→ Exercise instructions:
Whenever a line below includes the word "TxLenH", copy that line.

"""

## config.mk

```make
export PLATFORM = sky130hd
export DESIGN_NAME = seg7_scan_capture
export DESIGN_NICKNAME = d
export VERILOG_FILES = /design/src/rtl/seg7_pkg.sv /design/src/rtl/seg7_glyph_decode.sv /design/src/rtl/seg7_scan_capture.sv
export SDC_FILE = /design/constraint.sdc
export NUM_CORES = 1
export LEC_CHECK = 0
export ABC_AREA = 1
export CAP_MARGIN = 10
export CORE_ASPECT_RATIO = 0.7
export CORE_UTILIZATION = 56
export CTS_CLUSTER_SIZE = 24
export DETAILED_ROUTE_END_ITERATION = 16
export GPL_TIMING_DRIVEN = 0
export PLACE_DENSITY = 0.8
export REMOVE_ABC_BUFFERS = 1
export SYNTH_ARGS = -nofsm -noshare
export SYNTH_HDL_FRONTEND = slang
export SYNTH_SLANG_ARGS = --single-unit
```

## constraint.sdc

```tcl
create_clock -name clk -period 2.8 [get_ports clk]
set_clock_uncertainty 0.2 [all_clocks]
set_input_delay 0.7 -clock clk [delete_from_list [all_inputs] [get_ports clk]]
set_output_delay 0.7 -clock clk [all_outputs]
set_load 0.02 [all_outputs]
```

## src/rtl/seg7_pkg.sv

```systemverilog
// Shared definitions for the 7-segment scan capture block: active-low glyph
// codes in {g,f,e,d,c,b,a} order and the capture FSM state encoding.
package seg7_pkg;

    localparam logic [6:0] GLYPH_0     = 7'h40;
    localparam logic [6:0] GLYPH_1     = 7'h79;
    localparam logic [6:0] GLYPH_2     = 7'h24;
    localparam logic [6:0] GLYPH_3     = 7'h30;
    localparam logic [6:0] GLYPH_4     = 7'h19;
    localparam logic [6:0] GLYPH_5     = 7'h12;
    localparam logic [6:0] GLYPH_6     = 7'h02;
    localparam logic [6:0] GLYPH_7     = 7'h78;
    localparam logic [6:0] GLYPH_8     = 7'h00;
    localparam logic [6:0] GLYPH_9     = 7'h10;
    localparam logic [6:0] GLYPH_A     = 7'h08;
    localparam logic [6:0] GLYPH_B     = 7'h03;  // lowercase b
    localparam logic [6:0] GLYPH_C     = 7'h46;
    localparam logic [6:0] GLYPH_D     = 7'h21;  // lowercase d
    localparam logic [6:0] GLYPH_E     = 7'h06;
    localparam logic [6:0] GLYPH_F     = 7'h0E;
    localparam logic [6:0] GLYPH_BLANK = 7'h7F;

    typedef enum logic [1:0] {
        IDLE  = 2'd0,   // no single digit selected
        DWELL = 2'd1,   // counting identical samples of one digit
        HELD  = 2'd2    // digit captured, waiting for the sample to change
    } state_t;

endpackage

```

## src/rtl/seg7_glyph_decode.sv

```systemverilog
// Combinational map from an active-low segment pattern to its hex value,
// flagging the all-off pattern as blank and unknown patterns as illegal.
module seg7_glyph_decode
    import seg7_pkg::*;
(
    input  logic [6:0] seg,
    output logic [3:0] nibble,
    output logic       is_blank,
    output logic       is_legal
);

    // Table lookup; anything not in the glyph set is reported illegal.
    always_comb begin
        nibble   = 4'h0;
        is_blank = 1'b0;
        is_legal = 1'b1;
        case (seg)
            GLYPH_0:     nibble = 4'h0;
            GLYPH_1:     nibble = 4'h1;
            GLYPH_2:     nibble = 4'h2;
            GLYPH_3:     nibble = 4'h3;
            GLYPH_4:     nibble = 4'h4;
            GLYPH_5:     nibble = 4'h5;
            GLYPH_6:     nibble = 4'h6;
            GLYPH_7:     nibble = 4'h7;
            GLYPH_8:     nibble = 4'h8;
            GLYPH_9:     nibble = 4'h9;
            GLYPH_A:     nibble = 4'hA;
            GLYPH_B:     nibble = 4'hB;
            GLYPH_C:     nibble = 4'hC;
            GLYPH_D:     nibble = 4'hD;
            GLYPH_E:     nibble = 4'hE;
            GLYPH_F:     nibble = 4'hF;
            GLYPH_BLANK: is_blank = 1'b1;
            default:     is_legal = 1'b0;
        endcase
    end

endmodule

```

## src/rtl/seg7_scan_capture.sv

```systemverilog
// Recovers the four hex digits shown on a multiplexed 7-segment display by
// sampling its anode/cathode drive and capturing each digit once it has been
// stable for STABLE_CYCLES consecutive samples.
module seg7_scan_capture #(
    parameter int STABLE_CYCLES = 16
) (
    input  logic        clk,
    input  logic        reset,
    input  logic [3:0]  anodes,
    input  logic [6:0]  cathodes,
    input  logic        err_clr,
    output logic [15:0] digits,
    output logic [3:0]  digit_valid,
    output logic [3:0]  blank,
    output logic        frame_valid,
    output logic        err
);
    import seg7_pkg::*;

    localparam logic [7:0] STABLE_LAST = 8'(STABLE_CYCLES);

    logic [3:0] anodes_p0, anodes_p1;
    logic [6:0] cathodes_p0, cathodes_p1;
    state_t     state, state_n;
    logic [7:0] cnt, cnt_n, cnt_inc;
    logic       capture;
    logic       active;
    logic [1:0] idx;
    logic       same;
    logic [3:0] nibble;
    logic       is_blank, is_legal;
    logic [3:0] mask, mask_upd;

    // Entry register (p0) and the previous sample (p1) used for stability compare.
    always_ff @(posedge clk or negedge reset) begin
        if (!reset) begin
            anodes_p0   <= '1;
            cathodes_p0 <= '1;
            anodes_p1   <= '1;
            cathodes_p1 <= '1;
        end else begin
            anodes_p0   <= anodes;
            cathodes_p0 <= cathodes;
            anodes_p1   <= anodes_p0;
            cathodes_p1 <= cathodes_p0;
        end
    end

    // Exactly one low anode selects a digit; every other pattern is no-digit.
    always_comb begin
        active = 1'b1;
        idx    = 2'd0;
        case (anodes_p0)
            4'b1110: idx = 2'd0;
            4'b1101: idx = 2'd1;
            4'b1011: idx = 2'd2;
            4'b0111: idx = 2'd3;
            default: active = 1'b0;
        endcase
    end

    assign same     = (anodes_p0 == anodes_p1) && (cathodes_p0 == cathodes_p1);
    assign cnt_inc  = cnt + 8'd1;
    assign mask_upd = mask | (4'b0001 << idx);

    seg7_glyph_decode u_decode (
        .seg      (cathodes_p0),
        .nibble   (nibble),
        .is_blank (is_blank),
        .is_legal (is_legal)
    );

    // FSM state and stability counter.
    always_ff @(posedge clk or negedge reset) begin
        if (!reset) begin
            state <= IDLE;
            cnt   <= 8'd0;
        end else begin
            state <= state_n;
            cnt   <= cnt_n;
        end
    end

    // Next-state logic; capture fires on the edge the count reaches STABLE_CYCLES.
    always_comb begin
        state_n = state;
        cnt_n   = cnt;
        capture = 1'b0;
        case (state)
            IDLE: begin
                if (active) begin
                    state_n = DWELL;
                    cnt_n   = 8'd1;
                end else begin
                    cnt_n   = 8'd0;
                end
            end
            DWELL: begin
                if (!active) begin
                    state_n = IDLE;
                    cnt_n   = 8'd0;
                end else if (!same) begin
                    cnt_n   = 8'd1;
                end else if (cnt_inc == STABLE_LAST) begin
                    state_n = HELD;
                    cnt_n   = cnt_inc;
                    capture = 1'b1;
                end else begin
                    cnt_n   = cnt_inc;
                end
            end
            HELD: begin
                if (!same) begin
                    if (active) begin
                        state_n = DWELL;
                        cnt_n   = 8'd1;
                    end else begin
                        state_n = IDLE;
                        cnt_n   = 8'd0;
                    end
                end
            end
            default: begin
                state_n = IDLE;
                cnt_n   = 8'd0;
            end
        endcase
    end

    // Capture into the selected digit slot, track the frame mask, keep err sticky.
    always_ff @(posedge clk or negedge reset) begin
        if (!reset) begin
            digits      <= 16'h0000;
            digit_valid <= 4'h0;
            blank       <= 4'h0;
            frame_valid <= 1'b0;
            err         <= 1'b0;
            mask        <= 4'h0;
        end else begin
            frame_valid <= 1'b0;
            if (capture) begin
                if (is_legal) begin
                    digits[{idx, 2'b00} +: 4] <= nibble;
                    digit_valid[idx]          <= 1'b1;
                    blank[idx]                <= is_blank;
                end else begin
                    digit_valid[idx]          <= 1'b0;
                    blank[idx]                <= 1'b0;
                end
                if (mask_upd == 4'hF) begin
                    frame_valid <= 1'b1;
                    mask        <= 4'h0;
                end else begin
                    mask        <= mask_upd;
                end
            end
            // A new illegal capture wins over a simultaneous clear.
            if (capture && !is_legal) begin
                err <= 1'b1;
            end else if (err_clr) begin
                err <= 1'b0;
            end
        end
    end

endmodule

```

==> flow_metrics.tcl, run 1 <==
set metrics [dict create \
    cp_top_family "simple AND/OR/NAND/NOR gates" \
    end_kind "register" \
    worstRegToRegCells 11 \
    netlist_top_cells_count "nand2_1 (149), nand3_1 (56), inv_1 (46), nor2_1 (41), dfrtp_1 (40)" \
    cts_max_path_buffers 2 \
    path_class "reg -> reg" \
    vias 3070 \
    synth_top_area_frac 0.2827 \
    drive_gt1_frac 0.1841 \
    timing.rr.start "anodes_p0[2]" \
    crit_top_cell "nand3_1" \
    fin_util 0.7177 \
    required_ns 2.88 \
    grt_first_pass_wirelength_mm 12.88 \
    synth_area_mm2 0.003541 \
    swShare 0.2706 \
    worstPathArrival_ns 2.64 \
    avgSynthCellArea_um2 7.631 \
    htreeDepth 3 \
    grt_pass1_vias 2788 \
    reg2reg_to "digits[0]" \
    wl_mm 7.681 \
    fin_area_mm2 0.004234 \
    relSlewSlack 0.5618 \
    path_clk_slew_ns 0.07 \
    p_leak_nw 2.161 \
    antenna_cells 0 \
    cts_hold_buffers 0 \
    grt_overflow 0 \
    worstPathMaxFanout 9 \
    rows 23 \
    fin_crit_ns 2.563 \
    grt_use_total 0.2531 \
    intPower_mw 1.469 \
    path_buf_inv 3 \
    synth-seq-cells 62 \
    cts_tree "yes" \
    hp-class "in -> async" \
    whs_ns 0.1838 \
    vias_per_cell 5.195 \
    nNetsFinal 534 \
    place_area_mm2 0.004006 \
    n_fill_cell 462 \
    cap_viol_max_count 0 \
    max_stage_delay_ns 0.59 \
    drt_first_pass_iters 8 \
    dp_hpwl_mm 5.726 \
    p_switching_mw 0.5448 \
    clkSinkCount 62 \
    status "completed" \
    finalHoldViolCount 0 \
    gp_congestion 0.8568 \
    io_buffers 39 \
    period_share 0.9154 \
    setup_violations 0 \
    drc_errors 0 \
    area.growth.synth_to_final_pct 19.58 \
    clkPwrFrac 0.419 \
    worst_pin_slew_ns 0.6572 \
    grt_start_max_net_pins 36 \
    synth_cell_type_count 30 \
    ys.warnings.count 0 \
    cts_resized 0 \
    ys.flop_type "dfrtp_1" \
    powerDensity_mw_per_mm2 475.5 \
    seq_area_frac_synth 0.4459 \
    r2r_setup_slack_ns 0.24 \
    synthCells 464 \
    crit_path_cell_trace "nand2_1 -> inv_2 -> nand3_1 -> nand2_2 -> inv_1 -> ha_2 -> inv_1 -> nand3_1 -> a31oi_1 -> nand3_1 -> nand2_1" \
    power_mw 2.013 \
    start_util 0.6002 \
    critPathSlowestCell "dfstp_2" \
    io_pins 40 \
    synth_edf_count 0 \
    cp-start-kind "register" \
    clk_latency_ns 0.34 \
    die_width_um 97.04 \
    drt_iter0_drc 240 \
    wl_per_cell_um 13.00 \
    rsz0062_at_grt "false" \
    slew_viol_final 0 \
    dieArea_mm2 0.006650 \
    cts_made_buffers 9 \
    root_buffer "clkbuf_8" \
    p_comb_frac 0.103 \
    core_area_mm2 0.005899 \
    post-synth-top-area-cell "dfrtp_1" \
    netlist_top_cells_area "dfrtp_1 (28%), dfstp_2 (16%), nand2_1 (16%)" \
    postCtsSetupBuffers 0 \
    ant_nets 0 \
    fmax_ghz 0.3902 \
    seqPwrFrac 0.478 \
    die_h_um 68.53 \
    synthArstFlopShare 1.000 \
    ir_worst_vdd_v 0.0004177 \
    antenna_found_initial 0 \
    synthMostInstantiatedCell "nand2_1" \
]
-- sequential cells by signal, summed over array words and instances (netlist names), named ones only --
name         count
digits          16
cathodes_p0      7
frame_valid      1
blank            4
err              1
state            2
anodes_p1        4
cnt              8
mask             4
anodes_p0        4
cathodes_p1      7
File: src/rtl/recovery_transmitter.sv
// recovery_transmitter: sends a read response (len, data, CRC-8 PEC) over a byte TX handshake
module recovery_transmitter #(
  parameter int LenWidth  = 16,
  parameter int DataWidth = 32
) (
  input  logic                 clk_i,
  input  logic                 rst_ni,
  input  logic                 start_i,
  input  logic [LenWidth-1:0]  len_i,
  input  logic [7:0]           addr_i,
  input  logic                 abort_i,
  input  logic                 word_valid_i,
  output logic                 word_ready_o,
  input  logic [DataWidth-1:0] word_data_i,
  output logic                 tx_valid_o,
  input  logic                 tx_ready_i,
  output logic [7:0]           tx_data_o,
  output logic                 busy_o,
  output logic                 done_o
);
  typedef enum logic [2:0] {Idle, TxLenL, TxLenH, TxData, TxPec} state_e;
  state_e state_q, state_d;
  logic [LenWidth-1:0]  len_q, cnt_q;
  logic [DataWidth-1:0] buf_q;
  logic                 buf_valid_q;
  logic [1:0]           idx_q;
  logic [7:0]           pec_q;
  logic                 done_q;
  logic [15:0]          len16;
  logic [7:0]           buf_byte;
  logic                 hs, word_acc;

  function automatic logic [7:0] crc8(input logic [7:0] c, input logic [7:0] d);
    logic [7:0] r;
    r = c ^ d;
    for (int i = 0; i < 8; i++) r = r[7] ? ({r[6:0], 1'b0} ^ 8'h07) : {r[6:0], 1'b0};
    return r;
  endfunction

  assign len16        = 16'(len_q);
  assign buf_byte     = buf_q[{idx_q, 3'b000} +: 8];
  assign busy_o       = state_q != Idle;
  assign done_o       = done_q;
  assign word_ready_o = (state_q == TxData) & ~buf_valid_q;
  assign tx_valid_o   = (state_q == TxLenL) | (state_q == TxLenH) | (state_q == TxPec) |
                        ((state_q == TxData) & buf_valid_q);
  assign hs           = tx_valid_o & tx_ready_i;
  assign word_acc     = word_valid_i & word_ready_o;

  // Outgoing byte mux; idle drives zero
  always_comb begin
    tx_data_o = (state_q == TxLenL) ? len16[7:0] :
                (state_q == TxLenH) ? len16[15:8] :
                (state_q == TxData) ? buf_byte :
                (state_q == TxPec)  ? pec_q : 8'h00;
  end

  // Next-state logic; abort overrides any handshake outside Idle
  always_comb begin
    state_d = state_q;
    unique case (state_q)
      Idle:    state_d = start_i ? TxLenL : Idle;
      TxLenL:  state_d = hs ? TxLenH : TxLenL;
      TxLenH:  state_d = hs ? ((len_q != '0) ? TxData : TxPec) : TxLenH;
      TxData:  state_d = (hs && cnt_q == LenWidth'(1)) ? TxPec : TxData;
      TxPec:   state_d = hs ? Idle : TxPec;
      default: state_d = Idle;
    endcase
    if (abort_i && state_q != Idle) state_d = Idle;
  end

  // State register
  always_ff @(posedge clk_i or negedge rst_ni) begin
    if (!rst_ni) state_q <= Idle;
    else         state_q <= state_d;
  end

  // Length/counter, word buffer, PEC accumulation and done pulse
  always_ff @(posedge clk_i or negedge rst_ni) begin
    if (!rst_ni) begin
      len_q       <= '0;
      cnt_q       <= '0;
      buf_q       <= '0;
      buf_valid_q <= 1'b0;
      idx_q       <= 2'd0;
      pec_q       <= 8'h00;
      done_q      <= 1'b0;
    end else begin
      done_q <= 1'b0;
      if (state_q == Idle) begin
        if (start_i) begin
          len_q       <= len_i;
          cnt_q       <= len_i;
          pec_q       <= crc8(8'h00, addr_i);
          idx_q       <= 2'd0;
          buf_valid_q <= 1'b0;
        end
      end else if (abort_i) begin
        buf_valid_q <= 1'b0;
      end else begin
        if (hs && state_q != TxPec) pec_q <= crc8(pec_q, tx_data_o);
        if (hs && state_q == TxPec) done_q <= 1'b1;
        if (word_acc) begin
          buf_q       <= word_data_i;
          buf_valid_q <= 1'b1;
        end
        if (hs && state_q == TxData) begin
          cnt_q <= cnt_q - LenWidth'(1);
          idx_q <= idx_q + 2'd1;
          if (idx_q == 2'd3 || cnt_q == LenWidth'(1)) buf_valid_q <= 1'b0;
        end
      end
    end
  end
endmodule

"""

→ Exercise solution:
  typedef enum logic [2:0] {Idle, TxLenL, TxLenH, TxData, TxPec} state_e;
  assign tx_valid_o   = (state_q == TxLenL) | (state_q == TxLenH) | (state_q == TxPec) |
                (state_q == TxLenH) ? len16[15:8] :
      TxLenL:  state_d = hs ? TxLenH : TxLenL;
      TxLenH:  state_d = hs ? ((len_q != '0) ? TxData : TxPec) : TxLenH;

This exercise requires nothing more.